Stored items
┄┄┄┄┄┄┄┄┄┄

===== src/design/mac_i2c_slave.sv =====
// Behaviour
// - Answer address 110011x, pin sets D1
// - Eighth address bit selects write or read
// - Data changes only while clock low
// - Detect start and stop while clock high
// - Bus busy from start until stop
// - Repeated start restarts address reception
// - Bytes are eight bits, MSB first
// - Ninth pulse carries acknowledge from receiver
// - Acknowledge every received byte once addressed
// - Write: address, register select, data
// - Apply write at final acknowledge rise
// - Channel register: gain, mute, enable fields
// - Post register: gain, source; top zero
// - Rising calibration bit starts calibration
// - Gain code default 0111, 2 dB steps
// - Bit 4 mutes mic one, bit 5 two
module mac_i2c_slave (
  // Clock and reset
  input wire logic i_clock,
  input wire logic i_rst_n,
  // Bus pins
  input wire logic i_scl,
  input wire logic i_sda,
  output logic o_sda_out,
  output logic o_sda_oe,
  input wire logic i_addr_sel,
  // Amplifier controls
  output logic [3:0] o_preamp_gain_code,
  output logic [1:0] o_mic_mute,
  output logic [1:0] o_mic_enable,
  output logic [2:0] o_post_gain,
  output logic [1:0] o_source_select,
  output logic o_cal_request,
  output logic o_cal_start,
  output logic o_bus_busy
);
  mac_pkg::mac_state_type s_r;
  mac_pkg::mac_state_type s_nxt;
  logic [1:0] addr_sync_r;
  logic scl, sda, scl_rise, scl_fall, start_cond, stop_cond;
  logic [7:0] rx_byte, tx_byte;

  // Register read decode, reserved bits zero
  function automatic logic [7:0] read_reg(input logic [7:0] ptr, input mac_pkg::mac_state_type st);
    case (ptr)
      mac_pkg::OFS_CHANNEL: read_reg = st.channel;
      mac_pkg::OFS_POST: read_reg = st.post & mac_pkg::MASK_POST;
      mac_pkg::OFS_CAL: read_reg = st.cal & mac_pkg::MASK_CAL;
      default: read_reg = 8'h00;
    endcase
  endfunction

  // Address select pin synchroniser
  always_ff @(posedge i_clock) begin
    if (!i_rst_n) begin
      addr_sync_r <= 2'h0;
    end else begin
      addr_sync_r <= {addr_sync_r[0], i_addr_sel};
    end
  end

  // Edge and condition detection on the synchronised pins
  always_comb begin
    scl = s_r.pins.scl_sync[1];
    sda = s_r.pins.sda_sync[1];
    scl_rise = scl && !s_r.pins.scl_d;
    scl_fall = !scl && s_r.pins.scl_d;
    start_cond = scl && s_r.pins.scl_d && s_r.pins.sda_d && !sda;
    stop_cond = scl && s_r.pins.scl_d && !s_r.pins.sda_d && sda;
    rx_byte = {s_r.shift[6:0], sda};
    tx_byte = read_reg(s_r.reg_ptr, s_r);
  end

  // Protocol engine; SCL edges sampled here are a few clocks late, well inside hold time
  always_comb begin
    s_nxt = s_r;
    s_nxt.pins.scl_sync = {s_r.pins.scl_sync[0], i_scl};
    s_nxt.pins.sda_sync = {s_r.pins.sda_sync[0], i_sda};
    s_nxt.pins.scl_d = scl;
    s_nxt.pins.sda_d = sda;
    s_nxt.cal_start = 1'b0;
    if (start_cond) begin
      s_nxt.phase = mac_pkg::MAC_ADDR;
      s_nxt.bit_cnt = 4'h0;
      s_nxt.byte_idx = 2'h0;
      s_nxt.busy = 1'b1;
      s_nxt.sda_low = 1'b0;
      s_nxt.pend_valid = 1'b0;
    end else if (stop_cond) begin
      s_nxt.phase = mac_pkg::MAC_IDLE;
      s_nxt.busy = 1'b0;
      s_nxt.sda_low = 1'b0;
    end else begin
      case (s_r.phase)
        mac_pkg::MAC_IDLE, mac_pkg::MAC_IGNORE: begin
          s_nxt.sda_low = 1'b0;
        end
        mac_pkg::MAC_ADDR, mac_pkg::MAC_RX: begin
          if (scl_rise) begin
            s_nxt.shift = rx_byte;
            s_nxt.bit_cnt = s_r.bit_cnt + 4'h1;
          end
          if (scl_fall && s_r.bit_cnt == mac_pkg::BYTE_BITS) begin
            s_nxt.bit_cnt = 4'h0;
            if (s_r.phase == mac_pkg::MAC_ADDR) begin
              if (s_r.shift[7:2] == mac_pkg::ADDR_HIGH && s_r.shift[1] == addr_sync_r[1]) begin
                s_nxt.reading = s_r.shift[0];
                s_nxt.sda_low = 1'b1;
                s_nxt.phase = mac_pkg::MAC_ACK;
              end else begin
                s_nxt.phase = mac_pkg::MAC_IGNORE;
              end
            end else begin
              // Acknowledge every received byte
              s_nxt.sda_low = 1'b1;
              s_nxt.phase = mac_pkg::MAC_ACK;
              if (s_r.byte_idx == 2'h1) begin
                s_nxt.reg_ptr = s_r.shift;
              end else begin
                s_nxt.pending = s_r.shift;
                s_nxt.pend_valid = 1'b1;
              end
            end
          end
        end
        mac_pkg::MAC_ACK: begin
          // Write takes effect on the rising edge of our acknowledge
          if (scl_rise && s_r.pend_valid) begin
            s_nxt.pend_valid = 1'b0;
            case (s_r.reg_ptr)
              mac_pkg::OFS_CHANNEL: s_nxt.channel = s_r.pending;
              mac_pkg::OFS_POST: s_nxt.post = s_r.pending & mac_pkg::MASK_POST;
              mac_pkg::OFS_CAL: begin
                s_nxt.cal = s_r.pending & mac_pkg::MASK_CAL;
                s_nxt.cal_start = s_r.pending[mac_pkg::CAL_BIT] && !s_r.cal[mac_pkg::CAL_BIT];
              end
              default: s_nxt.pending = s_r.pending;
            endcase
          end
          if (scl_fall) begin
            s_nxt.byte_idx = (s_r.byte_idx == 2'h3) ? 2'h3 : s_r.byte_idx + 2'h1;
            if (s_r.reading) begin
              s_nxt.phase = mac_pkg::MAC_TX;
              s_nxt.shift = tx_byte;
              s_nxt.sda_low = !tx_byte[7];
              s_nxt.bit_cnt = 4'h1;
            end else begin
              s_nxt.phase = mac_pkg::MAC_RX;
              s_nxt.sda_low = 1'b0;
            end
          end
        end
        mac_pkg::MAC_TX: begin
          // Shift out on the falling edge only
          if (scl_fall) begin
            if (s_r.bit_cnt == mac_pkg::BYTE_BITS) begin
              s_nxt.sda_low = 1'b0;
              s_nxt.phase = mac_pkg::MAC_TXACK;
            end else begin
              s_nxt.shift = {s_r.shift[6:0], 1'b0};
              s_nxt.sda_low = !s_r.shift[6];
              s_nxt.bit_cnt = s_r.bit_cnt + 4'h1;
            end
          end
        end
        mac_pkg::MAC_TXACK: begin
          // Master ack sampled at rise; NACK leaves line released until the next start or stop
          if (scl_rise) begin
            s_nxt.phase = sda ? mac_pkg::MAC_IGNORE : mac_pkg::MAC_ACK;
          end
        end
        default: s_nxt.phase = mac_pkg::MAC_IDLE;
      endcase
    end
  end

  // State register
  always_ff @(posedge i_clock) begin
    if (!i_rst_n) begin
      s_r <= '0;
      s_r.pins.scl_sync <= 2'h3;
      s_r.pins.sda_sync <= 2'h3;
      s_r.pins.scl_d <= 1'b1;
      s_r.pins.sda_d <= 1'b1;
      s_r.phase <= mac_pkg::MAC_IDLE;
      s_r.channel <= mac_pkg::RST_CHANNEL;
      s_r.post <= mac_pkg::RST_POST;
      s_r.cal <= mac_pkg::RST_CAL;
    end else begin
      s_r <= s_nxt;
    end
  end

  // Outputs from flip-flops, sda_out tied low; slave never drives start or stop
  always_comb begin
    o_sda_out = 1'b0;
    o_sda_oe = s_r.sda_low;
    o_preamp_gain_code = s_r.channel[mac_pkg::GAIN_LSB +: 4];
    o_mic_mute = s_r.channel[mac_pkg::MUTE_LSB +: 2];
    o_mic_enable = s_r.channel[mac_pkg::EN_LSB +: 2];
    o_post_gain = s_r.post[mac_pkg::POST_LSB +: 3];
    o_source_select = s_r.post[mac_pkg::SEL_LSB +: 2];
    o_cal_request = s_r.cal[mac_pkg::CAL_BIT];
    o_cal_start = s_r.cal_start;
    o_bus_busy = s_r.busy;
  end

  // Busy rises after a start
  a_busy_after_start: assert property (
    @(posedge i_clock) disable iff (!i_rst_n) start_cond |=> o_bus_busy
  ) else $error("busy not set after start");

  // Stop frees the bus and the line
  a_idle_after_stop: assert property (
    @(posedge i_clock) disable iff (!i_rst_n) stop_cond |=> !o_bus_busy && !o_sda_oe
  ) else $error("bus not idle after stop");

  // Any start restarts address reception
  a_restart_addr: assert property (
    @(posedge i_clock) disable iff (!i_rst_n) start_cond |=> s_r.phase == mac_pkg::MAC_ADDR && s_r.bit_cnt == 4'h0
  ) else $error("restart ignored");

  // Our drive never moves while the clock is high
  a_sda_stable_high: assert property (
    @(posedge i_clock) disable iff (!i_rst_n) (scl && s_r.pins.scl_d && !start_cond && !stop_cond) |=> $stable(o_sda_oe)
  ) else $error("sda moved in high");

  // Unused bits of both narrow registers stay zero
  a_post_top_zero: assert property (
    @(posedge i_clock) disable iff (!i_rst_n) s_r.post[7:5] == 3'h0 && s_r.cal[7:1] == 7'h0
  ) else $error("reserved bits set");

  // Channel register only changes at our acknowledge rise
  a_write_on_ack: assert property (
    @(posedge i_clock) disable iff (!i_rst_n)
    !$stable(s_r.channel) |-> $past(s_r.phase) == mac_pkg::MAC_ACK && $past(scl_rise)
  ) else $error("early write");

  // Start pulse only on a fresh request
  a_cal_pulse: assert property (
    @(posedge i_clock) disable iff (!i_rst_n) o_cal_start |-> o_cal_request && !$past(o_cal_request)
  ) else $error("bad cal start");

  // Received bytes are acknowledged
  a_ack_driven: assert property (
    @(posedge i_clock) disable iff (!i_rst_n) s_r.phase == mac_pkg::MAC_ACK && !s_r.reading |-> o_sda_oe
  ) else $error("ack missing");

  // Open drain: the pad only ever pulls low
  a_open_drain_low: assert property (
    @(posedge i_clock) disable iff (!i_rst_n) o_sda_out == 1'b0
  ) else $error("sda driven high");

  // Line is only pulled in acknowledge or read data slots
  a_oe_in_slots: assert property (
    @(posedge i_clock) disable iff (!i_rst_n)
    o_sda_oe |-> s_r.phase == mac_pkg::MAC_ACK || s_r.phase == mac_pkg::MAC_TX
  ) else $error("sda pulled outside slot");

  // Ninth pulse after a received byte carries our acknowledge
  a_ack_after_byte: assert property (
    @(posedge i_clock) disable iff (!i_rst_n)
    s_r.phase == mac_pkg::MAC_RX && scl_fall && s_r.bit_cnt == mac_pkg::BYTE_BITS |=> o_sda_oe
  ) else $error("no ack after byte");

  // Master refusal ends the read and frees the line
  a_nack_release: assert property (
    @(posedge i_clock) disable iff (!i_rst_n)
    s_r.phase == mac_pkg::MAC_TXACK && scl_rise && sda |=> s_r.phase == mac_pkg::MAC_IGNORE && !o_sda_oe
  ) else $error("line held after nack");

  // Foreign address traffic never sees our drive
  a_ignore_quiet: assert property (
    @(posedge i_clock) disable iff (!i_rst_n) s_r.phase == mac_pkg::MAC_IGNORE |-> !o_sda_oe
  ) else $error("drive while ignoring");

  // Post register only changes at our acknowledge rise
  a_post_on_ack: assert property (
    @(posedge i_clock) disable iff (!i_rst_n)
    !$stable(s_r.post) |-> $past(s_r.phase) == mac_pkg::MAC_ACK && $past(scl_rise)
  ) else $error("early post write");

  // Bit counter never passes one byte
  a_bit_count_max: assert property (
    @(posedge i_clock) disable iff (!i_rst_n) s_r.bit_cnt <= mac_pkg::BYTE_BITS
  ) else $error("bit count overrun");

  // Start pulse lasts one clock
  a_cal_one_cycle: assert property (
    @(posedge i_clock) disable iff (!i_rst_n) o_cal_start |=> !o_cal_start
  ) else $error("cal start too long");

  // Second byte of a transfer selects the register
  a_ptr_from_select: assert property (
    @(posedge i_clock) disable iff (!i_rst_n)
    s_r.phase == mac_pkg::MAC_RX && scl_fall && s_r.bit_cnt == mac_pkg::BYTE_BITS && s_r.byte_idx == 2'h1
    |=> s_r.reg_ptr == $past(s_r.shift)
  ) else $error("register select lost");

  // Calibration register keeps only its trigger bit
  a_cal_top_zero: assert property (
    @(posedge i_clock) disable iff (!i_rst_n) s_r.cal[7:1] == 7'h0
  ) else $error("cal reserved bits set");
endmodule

┄┄┄┄┄┄┄┄┄┄

### [Required action]
For every line above that holds the word "only", report the whole line.

### [Response to this exercise]
// - Data changes only while clock low
          // Shift out on the falling edge only
  // Channel register only changes at our acknowledge rise
  // Start pulse only on a fresh request
  // Open drain: the pad only ever pulls low
  // Line is only pulled in acknowledge or read data slots
  // Post register only changes at our acknowledge rise
  // Calibration register keeps only its trigger bit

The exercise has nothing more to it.